Interestingly, it was the prosecution, which has always opposed any testing, that suggested this cigarette be included in the items to be tested. Although we cannot know for sure what occurred, planting Cooper’s saliva would not be out of line with the previous actions of police investigators.

The legal team is outraged that Gregonis would be allowed any access to this evidence, which is of life and death importance for Cooper, considering his previous role in Cooper’s frame-up and the implications for his career if Cooper is exonerated.

“I cannot think of a legitimate reason for him to have had the evidence released to him,” stated Cooper’s lead attorney, Robert Amidon, in a letter to state officials. “As you might suspect, we are most suspicious of these events.” The defense has prepared a motion for an evidentiary hearing on this matter, which it intends to file soon.

The state has been hard pressed to come up with a legitimate explanation for Gregonis’s actions. In a May 21 letter to Amidon, San Bernardino Supervising Deputy District Attorney John Kochis stated, “He [Gregonis] informed me that the activity … was the result of my request in August of 1999 to determine if certain items were still in possession of the sheriff’s department.”

This explanation is questionable, considering that the existence and location of all evidence in possession of the sheriff’s department is recorded in the written inventory. Furthermore, the claim that Gregonis simply wanted to see what was there does not explain the fact that he kept the materials for over 24 hours.

Gregonis himself hasn’t offered any explanation for his actions, except through Kochis. On May 31 he told journalist Leslie Kean that he had been “ordered not say anything about that” by his superiors.

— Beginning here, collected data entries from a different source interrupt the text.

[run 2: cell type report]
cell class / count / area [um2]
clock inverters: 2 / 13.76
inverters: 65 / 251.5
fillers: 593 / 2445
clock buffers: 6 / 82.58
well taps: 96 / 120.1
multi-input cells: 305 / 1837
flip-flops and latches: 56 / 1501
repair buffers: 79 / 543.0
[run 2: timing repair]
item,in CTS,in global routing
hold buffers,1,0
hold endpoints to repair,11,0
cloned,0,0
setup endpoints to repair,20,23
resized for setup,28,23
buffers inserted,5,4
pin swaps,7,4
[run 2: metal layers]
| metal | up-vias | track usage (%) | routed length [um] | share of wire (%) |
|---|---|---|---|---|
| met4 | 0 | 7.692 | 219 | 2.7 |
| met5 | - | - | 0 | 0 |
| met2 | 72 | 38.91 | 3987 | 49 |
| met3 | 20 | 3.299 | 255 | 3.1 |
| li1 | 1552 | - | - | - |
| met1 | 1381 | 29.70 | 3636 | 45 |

Melody Morino, the SID officer who signed the evidence back in when Gregonis returned it, also refused to respond to questions from Kean.

Cooper believes that it is likely that tampering occurred, considering the lengths to which the state has already gone to seek his execution. “These people are intent on murdering me,” he told me during a recent visit to San Quentin. “To them, the end justifies the means.”

Cooper said he wasn’t surprised by the news that tampering may have occurred. “This kind of thing happens all the time in this so-called criminal justice system,” he explained.

In late June, Cooper’s attorneys discovered another possible incident of tampering when they went to the San Bernardino sheriff’s department to retrieve the DNA evidence for testing. To their surprise, it had already been removed from storage before their arrival.

Defense attorney William McGuigan notes, “When we went to get it a guy from the original investigation of Mr. Cooper’s case had collected all of the evidence and put it into a little paper bag. It certainly was an amazing performance.”

This was a flagrant violation of an agreement reached between the defense and the state of California in June. “We had structured the agreement very carefully to try to avoid anything like this from happening,” McGuigan stated. The agreement specified detailed procedures for removing, photographing, and packaging the evidence with both parties present. This violation, by someone with past connections to the prosecution, raises serious questions about what other misconduct may have occurred.

The evidence was shipped to the Department of Justice DNA Laboratory in Berkeley, Calif., where the tests will be performed over the next two to three months. Many pieces of evidence will undergo testing, but it only takes one with Cooper’s DNA planted on it to send him to his death. Dr. Edward Blake, head of the testing team, will be scrutinizing the evidence for signs of tampering.

The many corrupt practices employed by the state to execute Cooper should serve as a vivid reminder of whose interests this “justice system” really serves. If the state is given the power to kill in this racist, class society, it will always mean injustice for the poor and exploited.

“Situations like the one I’m in are the reasons why we can’t have the death penalty,” says Cooper. “They show that you can’t trust the politicians, prosecutors, and the state to be honest.” Justice For Kevin Cooper! Abolish The Death Penalty!